The following template is to be used for reviews of statistical software. All checkbox items should be retained, and checked where appropriate, while other lines, notably including questions in the General Review section, may be modified or removed as appropriate.

## Package Review

*Please check off boxes as applicable, and elaborate in comments below.  Your review is not limited to these topics, as described in the reviewer guide*

- Briefly describe any working relationship you may have (had) with the package authors (or otherwise remove this statement)

- [ ] As the reviewer I confirm that there are no [conflicts of interest](https://devguide.ropensci.org/policies.html#coi) for me to review this work (If you are unsure whether you are in conflict, please speak to your editor _before_ starting your review).

---

### Compliance with Standards

- [ ] This package complies with a sufficient number of standards for a (bronze/silver/gold) badge
- [ ] This grade of badge is the same as what the authors wanted to achieve

The following standards currently deemed non-applicable (through tags of `@srrstatsNA`) could potentially be applied to future versions of this software: (Please specify)

Please also comment on any standards which you consider either particularly well, or insufficiently, documented.

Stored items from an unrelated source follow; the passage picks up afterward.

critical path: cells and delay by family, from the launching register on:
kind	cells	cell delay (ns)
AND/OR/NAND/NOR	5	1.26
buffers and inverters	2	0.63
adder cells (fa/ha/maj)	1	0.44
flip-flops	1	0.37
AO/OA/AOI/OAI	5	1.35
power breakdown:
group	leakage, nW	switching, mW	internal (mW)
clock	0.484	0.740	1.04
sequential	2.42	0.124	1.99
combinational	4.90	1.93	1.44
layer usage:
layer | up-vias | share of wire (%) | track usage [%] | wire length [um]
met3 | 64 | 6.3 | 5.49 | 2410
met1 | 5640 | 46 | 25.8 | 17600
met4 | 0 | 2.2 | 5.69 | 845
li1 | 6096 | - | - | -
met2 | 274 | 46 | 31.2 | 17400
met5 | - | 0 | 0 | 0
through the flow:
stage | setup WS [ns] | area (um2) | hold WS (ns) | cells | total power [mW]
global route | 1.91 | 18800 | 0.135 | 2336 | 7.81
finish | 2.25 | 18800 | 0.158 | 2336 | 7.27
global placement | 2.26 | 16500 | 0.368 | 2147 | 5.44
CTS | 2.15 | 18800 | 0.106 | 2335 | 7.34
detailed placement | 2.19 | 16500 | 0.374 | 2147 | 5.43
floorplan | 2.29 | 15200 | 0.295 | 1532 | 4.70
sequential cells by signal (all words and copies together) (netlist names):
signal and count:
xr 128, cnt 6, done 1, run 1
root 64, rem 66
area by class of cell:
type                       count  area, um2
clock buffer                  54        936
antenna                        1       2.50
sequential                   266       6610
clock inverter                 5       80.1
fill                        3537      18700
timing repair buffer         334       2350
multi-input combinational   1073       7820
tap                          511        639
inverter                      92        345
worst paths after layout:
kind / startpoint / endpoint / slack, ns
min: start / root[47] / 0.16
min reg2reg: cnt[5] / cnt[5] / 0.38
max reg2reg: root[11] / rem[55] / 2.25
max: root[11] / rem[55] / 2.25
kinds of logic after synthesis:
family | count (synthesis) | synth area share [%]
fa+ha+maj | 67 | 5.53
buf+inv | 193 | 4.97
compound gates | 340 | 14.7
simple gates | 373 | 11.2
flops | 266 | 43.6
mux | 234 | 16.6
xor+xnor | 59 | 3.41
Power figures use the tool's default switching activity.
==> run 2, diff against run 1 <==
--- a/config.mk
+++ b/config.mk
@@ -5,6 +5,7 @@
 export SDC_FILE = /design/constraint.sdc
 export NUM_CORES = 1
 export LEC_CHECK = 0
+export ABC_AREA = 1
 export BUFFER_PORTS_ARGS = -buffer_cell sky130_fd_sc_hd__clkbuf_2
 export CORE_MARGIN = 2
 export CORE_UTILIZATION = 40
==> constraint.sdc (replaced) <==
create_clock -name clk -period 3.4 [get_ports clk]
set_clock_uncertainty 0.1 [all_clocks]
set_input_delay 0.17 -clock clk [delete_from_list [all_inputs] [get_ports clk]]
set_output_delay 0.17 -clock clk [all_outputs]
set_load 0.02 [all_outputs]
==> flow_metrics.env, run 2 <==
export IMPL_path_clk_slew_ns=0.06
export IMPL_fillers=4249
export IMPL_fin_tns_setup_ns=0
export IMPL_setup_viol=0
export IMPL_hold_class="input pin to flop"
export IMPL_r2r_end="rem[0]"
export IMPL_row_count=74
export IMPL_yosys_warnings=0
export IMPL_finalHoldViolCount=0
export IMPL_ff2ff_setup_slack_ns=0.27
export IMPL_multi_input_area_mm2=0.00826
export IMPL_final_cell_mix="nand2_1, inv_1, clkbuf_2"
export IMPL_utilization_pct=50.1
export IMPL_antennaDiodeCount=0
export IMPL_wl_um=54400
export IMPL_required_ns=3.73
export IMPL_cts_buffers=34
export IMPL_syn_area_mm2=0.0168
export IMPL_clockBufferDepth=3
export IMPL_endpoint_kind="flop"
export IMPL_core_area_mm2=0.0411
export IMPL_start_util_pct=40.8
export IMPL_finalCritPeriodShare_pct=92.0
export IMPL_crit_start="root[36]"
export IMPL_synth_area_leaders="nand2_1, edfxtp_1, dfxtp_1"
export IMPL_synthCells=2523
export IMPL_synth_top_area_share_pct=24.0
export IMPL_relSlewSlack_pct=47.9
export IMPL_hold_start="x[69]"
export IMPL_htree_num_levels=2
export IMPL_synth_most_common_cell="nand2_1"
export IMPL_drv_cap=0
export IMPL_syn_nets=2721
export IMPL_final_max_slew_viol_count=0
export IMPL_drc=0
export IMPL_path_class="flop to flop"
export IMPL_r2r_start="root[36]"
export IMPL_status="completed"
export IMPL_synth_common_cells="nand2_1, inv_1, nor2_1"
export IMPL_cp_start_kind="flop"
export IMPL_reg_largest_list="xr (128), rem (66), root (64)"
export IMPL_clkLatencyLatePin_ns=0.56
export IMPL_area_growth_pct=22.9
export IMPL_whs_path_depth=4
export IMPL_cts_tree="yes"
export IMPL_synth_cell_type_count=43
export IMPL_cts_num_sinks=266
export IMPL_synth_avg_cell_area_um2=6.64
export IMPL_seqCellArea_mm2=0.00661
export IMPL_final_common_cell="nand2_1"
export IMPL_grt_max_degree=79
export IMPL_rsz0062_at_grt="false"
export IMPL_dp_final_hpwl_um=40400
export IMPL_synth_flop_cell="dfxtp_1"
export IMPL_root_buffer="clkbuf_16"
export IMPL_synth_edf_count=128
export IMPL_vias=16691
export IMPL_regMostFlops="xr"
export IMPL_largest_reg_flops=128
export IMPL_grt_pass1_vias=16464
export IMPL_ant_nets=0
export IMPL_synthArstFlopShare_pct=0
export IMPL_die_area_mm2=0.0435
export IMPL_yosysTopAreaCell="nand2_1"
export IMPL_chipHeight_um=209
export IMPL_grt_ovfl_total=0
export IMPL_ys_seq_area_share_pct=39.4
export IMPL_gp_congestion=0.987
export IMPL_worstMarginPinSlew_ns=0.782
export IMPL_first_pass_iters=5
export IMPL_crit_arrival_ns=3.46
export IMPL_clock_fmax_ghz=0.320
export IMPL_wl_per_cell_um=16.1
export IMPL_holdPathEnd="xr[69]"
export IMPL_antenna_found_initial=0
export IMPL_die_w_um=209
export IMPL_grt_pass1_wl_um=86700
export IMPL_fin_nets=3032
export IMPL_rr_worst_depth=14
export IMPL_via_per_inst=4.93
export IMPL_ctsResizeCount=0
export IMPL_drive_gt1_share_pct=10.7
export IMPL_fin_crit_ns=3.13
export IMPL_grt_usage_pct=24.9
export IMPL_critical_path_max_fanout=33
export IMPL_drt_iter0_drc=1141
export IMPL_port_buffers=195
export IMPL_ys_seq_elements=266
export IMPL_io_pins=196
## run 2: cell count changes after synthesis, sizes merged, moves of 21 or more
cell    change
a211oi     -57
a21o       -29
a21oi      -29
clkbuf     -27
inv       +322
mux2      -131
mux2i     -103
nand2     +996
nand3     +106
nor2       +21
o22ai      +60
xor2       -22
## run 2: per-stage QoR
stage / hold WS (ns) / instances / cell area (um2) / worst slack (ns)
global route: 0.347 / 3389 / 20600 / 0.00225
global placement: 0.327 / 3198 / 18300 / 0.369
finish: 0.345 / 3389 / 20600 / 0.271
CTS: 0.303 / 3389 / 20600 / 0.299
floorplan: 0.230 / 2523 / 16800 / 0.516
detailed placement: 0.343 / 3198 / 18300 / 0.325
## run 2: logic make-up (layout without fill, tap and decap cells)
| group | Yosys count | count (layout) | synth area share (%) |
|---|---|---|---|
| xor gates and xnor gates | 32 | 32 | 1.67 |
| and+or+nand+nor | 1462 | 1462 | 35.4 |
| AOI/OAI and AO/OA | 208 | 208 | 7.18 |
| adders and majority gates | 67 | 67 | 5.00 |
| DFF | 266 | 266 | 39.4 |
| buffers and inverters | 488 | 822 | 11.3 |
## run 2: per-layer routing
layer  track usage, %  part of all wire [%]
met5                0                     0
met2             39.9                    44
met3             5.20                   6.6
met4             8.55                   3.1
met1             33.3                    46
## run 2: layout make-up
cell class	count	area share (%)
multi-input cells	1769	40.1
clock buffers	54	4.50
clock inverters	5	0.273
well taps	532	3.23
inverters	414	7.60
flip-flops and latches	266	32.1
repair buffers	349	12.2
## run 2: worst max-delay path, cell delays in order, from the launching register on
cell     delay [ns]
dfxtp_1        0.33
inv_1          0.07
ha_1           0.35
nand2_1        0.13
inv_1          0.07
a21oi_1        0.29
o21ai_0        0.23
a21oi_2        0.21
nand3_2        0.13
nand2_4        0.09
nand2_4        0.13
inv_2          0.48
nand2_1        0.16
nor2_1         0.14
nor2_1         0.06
### src/rtl/delta_list_task_scheduler_core_macros.svh
// assertion macros for the delta list scheduler
`ifndef DELTA_LIST_TASK_SCHEDULER_CORE_MACROS_SVH
`define DELTA_LIST_TASK_SCHEDULER_CORE_MACROS_SVH
`ifndef SYNTHESIS
`define DLTS_ASSERT_IMPL(label, clk, rst_n, ante, cons) \
  label: assert property (@(posedge clk) disable iff (!rst_n) (ante) |-> (cons)) \
    else $error("assertion failed");
`define DLTS_ASSERT_NEXT(label, clk, rst_n, ante, cons) \
  label: assert property (@(posedge clk) disable iff (!rst_n) (ante) |=> (cons)) \
    else $error("assertion failed");
`else
`define DLTS_ASSERT_IMPL(label, clk, rst_n, ante, cons)
`define DLTS_ASSERT_NEXT(label, clk, rst_n, ante, cons)
`endif
`endif

### src/rtl/dlts_pkg.sv
`default_nettype none
// ----------------------------------------------------------------------------
// dlts_pkg
// types and constants shared by the delta list scheduler
// ----------------------------------------------------------------------------
package dlts_pkg;
  localparam int MaxTasksDef = 16;
  localparam int TickMsDef   = 10;

  localparam logic [1:0] MODE_TICK = 2'd0;
  localparam logic [1:0] MODE_ADD  = 2'd1;
  localparam logic [1:0] MODE_DEL  = 2'd2;
  localparam logic [1:0] MODE_DISP = 2'd3;

  typedef struct packed {
    logic [1:0]  mode;
    logic [7:0]  task_id;
    logic [31:0] first_ms;
    logic [31:0] period_ms;
    logic        one_shot;
    logic [3:0]  slot_index;
  } in_word_t;

  typedef struct packed {
    logic       ran_valid;
    logic [7:0] ran_task_id;
    logic       add_rejected;
  } out_word_t;

  typedef struct packed {
    logic [7:0]  task_id;
    logic [31:0] delta;
    logic [31:0] period;
    logic [7:0]  run_count;
    logic        single;
  } slot_t;

  // request from the control sequencer to the divider
  typedef struct packed {
    logic        start;
    logic [31:0] dividend;
  } div_req_t;
endpackage
`default_nettype wire

### src/rtl/delta_list_task_scheduler_core.sv
`default_nettype none
// ----------------------------------------------------------------------------
// delta_list_task_scheduler_core
// delta sorted timer queue held in a slot memory
// ----------------------------------------------------------------------------
// Input words carry a mode (tick, add, delete, dispatch) and arguments; each
// accepted word gives exactly one output word (ran flag, task id, reject).
// The slot table lives in one memory with a registered read; every
// operation runs as a sequence that reads, modifies and writes back entries
// one at a time, the used count being held in a register.
// An add runs two reciprocal divides, then walks the list and shifts the
// later slots up one at a time; a delete shifts the later slots down; a
// one-shot dispatch is a removal, a periodic one a removal then a re-insert.
// With the one memory and the slot by slot walk, a word takes longer the
// more slots are in use.
// One word is worked on at a time; in_stall is high while busy. A finished
// result moves into the output register; if that still holds a word the
// receiver has not taken, the sequencer waits and the input stays stalled.
// Reset empties the table at once through the count register; entries
// beyond the count are never used.
// ----------------------------------------------------------------------------
module delta_list_task_scheduler_core #(
  parameter int MAX_TASKS = dlts_pkg::MaxTasksDef,
  parameter int TICK_MS   = dlts_pkg::TickMsDef
) (
  input  wire logic                clk,
  input  wire logic                rst_n,
  input  wire logic                in_valid,
  output logic                     in_stall,
  input  wire dlts_pkg::in_word_t  in_data,
  output logic                     out_valid,
  input  wire logic                out_stall,
  output dlts_pkg::out_word_t      out_data
);
  import dlts_pkg::*;
  `include "delta_list_task_scheduler_core_macros.svh"

  localparam int AW = $clog2(MAX_TASKS);
  localparam int CW = $clog2(MAX_TASKS + 1);
  localparam logic [CW-1:0] Full = CW'(MAX_TASKS);

  localparam logic [3:0] S_IDLE  = 4'd0;
  localparam logic [3:0] S_TICK  = 4'd1;
  localparam logic [3:0] S_DIV1  = 4'd2;
  localparam logic [3:0] S_DIV2  = 4'd3;
  localparam logic [3:0] S_WALK  = 4'd4;
  localparam logic [3:0] S_WCHK  = 4'd5;
  localparam logic [3:0] S_SHRD  = 4'd6;
  localparam logic [3:0] S_SHWR  = 4'd7;
  localparam logic [3:0] S_RMRD  = 4'd8;
  localparam logic [3:0] S_RMWR  = 4'd9;
  localparam logic [3:0] S_DISP  = 4'd10;
  localparam logic [3:0] S_OUT   = 4'd11;

  slot_t mem [MAX_TASKS];
  slot_t rd_q;
  logic  we;
  logic [AW-1:0] wa, ra;
  slot_t wd;

  always_ff @(posedge clk) begin
    if (we) mem[wa] <= wd;
    rd_q <= mem[ra];
  end

  logic [3:0]    st_r, st_nxt;
  logic [CW-1:0] cnt_r, cnt_nxt;
  logic [CW-1:0] idx_r, idx_nxt;
  logic [CW-1:0] at_r, at_nxt;
  in_word_t      req_r, req_nxt;
  logic [31:0]   dt_r, dt_nxt, pt_r, pt_nxt;
  logic          reins_r, reins_nxt;
  logic          ov_r, ov_nxt;
  out_word_t     od_r, od_nxt;
  out_word_t     res_r, res_nxt;
  div_req_t      dreq;
  logic          ddone;
  logic [31:0]   dq;
  slot_t         ins;

  dlts_div #(.TICK_MS(TICK_MS)) u_div (
    .clk(clk), .rst_n(rst_n), .req(dreq), .done(ddone), .quot(dq)
  );

  assign in_stall = (st_r != S_IDLE);
  assign out_valid = ov_r;
  assign out_data  = od_r;

  always_comb begin
    ins.task_id   = req_r.task_id;
    ins.delta     = dt_r;
    ins.period    = pt_r;
    ins.run_count = 8'd0;
    ins.single    = req_r.one_shot;
  end

  always_comb begin
    st_nxt = st_r; cnt_nxt = cnt_r; idx_nxt = idx_r; at_nxt = at_r;
    req_nxt = req_r; dt_nxt = dt_r; pt_nxt = pt_r; reins_nxt = reins_r;
    ov_nxt = ov_r; od_nxt = od_r; res_nxt = res_r;
    we = 1'b0; wa = '0; wd = rd_q; ra = '0;
    dreq.start = 1'b0; dreq.dividend = req_r.first_ms;
    if (ov_r && !out_stall) ov_nxt = 1'b0;
    unique case (st_r)
      S_IDLE: begin
        if (in_valid && !in_stall) begin
          req_nxt = in_data;
          res_nxt = '0;
          reins_nxt = 1'b0;
          unique case (in_data.mode)
            MODE_TICK: st_nxt = (cnt_r != '0) ? S_TICK : S_OUT;
            MODE_ADD: begin
              if (cnt_r == Full) begin
                res_nxt.add_rejected = 1'b1;
                st_nxt = S_OUT;
              end else begin
                dreq.start = 1'b1;
                dreq.dividend = in_data.first_ms;
                st_nxt = S_DIV1;
              end
            end
            MODE_DEL: begin
              // slots at or past the count are unused, deleting them is a no-op
              if (32'(in_data.slot_index) < 32'(cnt_r)) begin
                idx_nxt = CW'(in_data.slot_index);
                st_nxt = S_RMRD;
              end else st_nxt = S_OUT;
            end
            MODE_DISP: st_nxt = (cnt_r != '0) ? S_DISP : S_OUT;
            default: st_nxt = S_OUT;
          endcase
          ra = '0;
        end
      end
      S_TICK: begin
        we = 1'b1; wa = '0; wd = rd_q;
        if (rd_q.delta == '0) wd.run_count = rd_q.run_count + 8'd1;
        else wd.delta = rd_q.delta - 32'd1;
        st_nxt = S_OUT;
      end
      S_DIV1: begin
        if (ddone) begin
          dt_nxt = dq;
          dreq.start = 1'b1;
          dreq.dividend = req_r.period_ms;
          st_nxt = S_DIV2;
        end
      end
      S_DIV2: begin
        if (ddone) begin
          pt_nxt = dq;
          idx_nxt = '0;
          ra = '0;
          st_nxt = S_WALK;
        end
      end
      S_WALK: begin
        // rd_q holds slot idx_r
        if (idx_r < cnt_r && rd_q.delta <= dt_r) begin
          dt_nxt = dt_r - rd_q.delta;
          idx_nxt = idx_r + CW'(1);
          ra = AW'(idx_r + CW'(1));
          st_nxt = S_WCHK;
        end else begin
          at_nxt = idx_r;
          if (idx_r < cnt_r) begin
            we = 1'b1; wa = AW'(idx_r); wd = rd_q;
            wd.delta = rd_q.delta - dt_r;
          end
          idx_nxt = cnt_r;
          st_nxt = S_SHRD;
        end
      end
      S_WCHK: begin
        ra = AW'(idx_r);
        st_nxt = S_WALK;
      end
      S_SHRD: begin
        if (idx_r == at_r) begin
          we = 1'b1; wa = AW'(at_r); wd = ins;
          cnt_nxt = cnt_r + CW'(1);
          st_nxt = S_OUT;
        end else begin
          ra = AW'(idx_r - CW'(1));
          st_nxt = S_SHWR;
        end
      end
      S_SHWR: begin
        we = 1'b1; wa = AW'(idx_r); wd = rd_q;
        idx_nxt = idx_r - CW'(1);
        st_nxt = S_SHRD;
      end
      S_RMRD: begin
        if (idx_r + CW'(1) >= cnt_r) begin
          cnt_nxt = cnt_r - CW'(1);
          if (reins_r) begin
            idx_nxt = '0; ra = '0; st_nxt = S_WCHK;
          end else st_nxt = S_OUT;
        end else begin
          ra = AW'(idx_r + CW'(1));
          st_nxt = S_RMWR;
        end
      end
      S_RMWR: begin
        we = 1'b1; wa = AW'(idx_r); wd = rd_q;
        idx_nxt = idx_r + CW'(1);
        st_nxt = S_RMRD;
      end
      S_DISP: begin
        if (rd_q.run_count != 8'd0) begin
          res_nxt.ran_valid = 1'b1;
          res_nxt.ran_task_id = rd_q.task_id;
          req_nxt.task_id = rd_q.task_id;
          req_nxt.one_shot = rd_q.single;
          dt_nxt = rd_q.period;
          pt_nxt = rd_q.period;
          reins_nxt = !rd_q.single;
          idx_nxt = '0;
          st_nxt = S_RMRD;
        end else st_nxt = S_OUT;
      end
      S_OUT: begin
        // wait here while the output register still holds an untaken word
        if (!ov_r || !out_stall) begin
          ov_nxt = 1'b1;
          od_nxt = res_r;
          st_nxt = S_IDLE;
        end
      end
      default: st_nxt = S_IDLE;
    endcase
  end

  always_ff @(posedge clk) begin
    if (!rst_n) begin
      st_r  <= S_IDLE;
      cnt_r <= '0;
      ov_r  <= 1'b0;
    end else begin
      st_r  <= st_nxt;
      cnt_r <= cnt_nxt;
      ov_r  <= ov_nxt;
    end
    idx_r <= idx_nxt; at_r <= at_nxt; req_r <= req_nxt;
    dt_r <= dt_nxt; pt_r <= pt_nxt; reins_r <= reins_nxt; od_r <= od_nxt;
    res_r <= res_nxt;
  end

  `DLTS_ASSERT_IMPL(a_cnt_max, clk, rst_n, 1'b1, cnt_r <= Full)
  `DLTS_ASSERT_IMPL(a_state_ok, clk, rst_n, 1'b1, st_r <= S_OUT)
  `DLTS_ASSERT_NEXT(a_accept_busy, clk, rst_n, in_valid && !in_stall, st_r != S_IDLE)
  `DLTS_ASSERT_NEXT(a_out_hold, clk, rst_n, ov_r && out_stall, ov_r && $stable(od_r))
  `DLTS_ASSERT_IMPL(a_rej_full, clk, rst_n, st_r == S_OUT && res_r.add_rejected, cnt_r == Full)
endmodule
`default_nettype wire

### src/rtl/dlts_div.sv
`default_nettype none
// ----------------------------------------------------------------------------
// dlts_div
// division by a constant through a reciprocal multiply, result registered
// ----------------------------------------------------------------------------
module dlts_div #(
  parameter int TICK_MS = dlts_pkg::TickMsDef
) (
  input  wire logic               clk,
  input  wire logic               rst_n,
  input  wire dlts_pkg::div_req_t req,
  output logic                    done,
  output logic [31:0]             quot
);
  // magic = floor(2^(32+L) / TICK_MS) + 1 always has bit 32 set,
  // so x * magic = x * low word + (x << 32)
  localparam int          L       = $clog2(TICK_MS);
  localparam logic [63:0] Magic   = ((64'd1 << (32 + L)) / 64'(TICK_MS)) + 64'd1;
  localparam logic [31:0] MagicLo = Magic[31:0];

  logic [31:0] x_r, x_nxt;
  logic [63:0] prod_r, prod_nxt;
  logic        v_r, v_nxt;
  logic [64:0] sum;

  always_comb begin
    x_nxt    = x_r;
    prod_nxt = prod_r;
    v_nxt    = req.start;
    if (req.start) begin
      x_nxt    = req.dividend;
      prod_nxt = 64'(req.dividend) * 64'(MagicLo);
    end
    sum = {1'b0, prod_r} + {1'b0, x_r, 32'd0};
  end

  always_ff @(posedge clk) begin
    if (!rst_n) begin
      v_r <= 1'b0;
    end else begin
      v_r <= v_nxt;
    end
    x_r    <= x_nxt;
    prod_r <= prod_nxt;
  end

  assign done = v_r;
  assign quot = 32'(sum >> (32 + L));
endmodule
`default_nettype wire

For packages aiming for silver or gold badges:

- [ ] This package extends beyond minimal compliance with standards in the following ways: (please describe)

---

### General Review

#### Documentation

The package includes all the following forms of documentation:

- [ ] **A statement of need** clearly stating problems the software is designed to solve and its target audience in README
- [ ] **Installation instructions:** for the development version of package and any non-standard dependencies in README
- [ ] **Community guidelines** including contribution guidelines in the README or CONTRIBUTING
- [ ] The documentation is sufficient to enable general use of the package beyond one specific use case

The following sections of this template include questions intended to be used as guides to provide general, descriptive responses. Please remove this, and any subsequent lines that are not relevant or necessary for your final review.

#### Algorithms

- How well are algorithms encoded?
- Is the choice of computer language appropriate for that algorithm, and/or envisioned use of package?
- Are aspects of algorithmic scaling sufficiently documented and tested?
- Are there any aspects of algorithmic implementation which could be improved?

#### Testing

- Regardless of actual coverage of tests, are there any fundamental software operations which are not sufficiently expressed in tests? 
- Is there a need for extended tests, or if extended tests exists, have they been implemented in an appropriate way, and are they appropriately documented?

#### Visualisation (where appropriate)

- Do visualisations aid the primary purposes of statistical interpretation of results?
- Are there any aspects of visualisations which could risk statistical misinterpretation?

#### Package Design

- Is the package well designed for its intended purpose?
- In relation to **External Design:** Do exported functions and the relationships between them enable general usage of the package? 
- In relation to **External Design:** Do exported functions best serve inter-operability with other packages?
- In relation to **Internal Design:** Are algorithms implemented appropriately in terms of aspects such as efficiency, flexibility, generality, and accuracy? 
- In relation to **Internal Design:** Could ranges of admissible input structures, or form(s) of output structures, be expanded to enhance inter-operability with other packages?

---

- [ ] **Packaging guidelines**: The package conforms to the rOpenSci packaging guidelines

Estimated hours spent reviewing:

- [ ] Should the author(s) deem it appropriate, I agree to be acknowledged as a package reviewer ("rev" role) in the package DESCRIPTION file.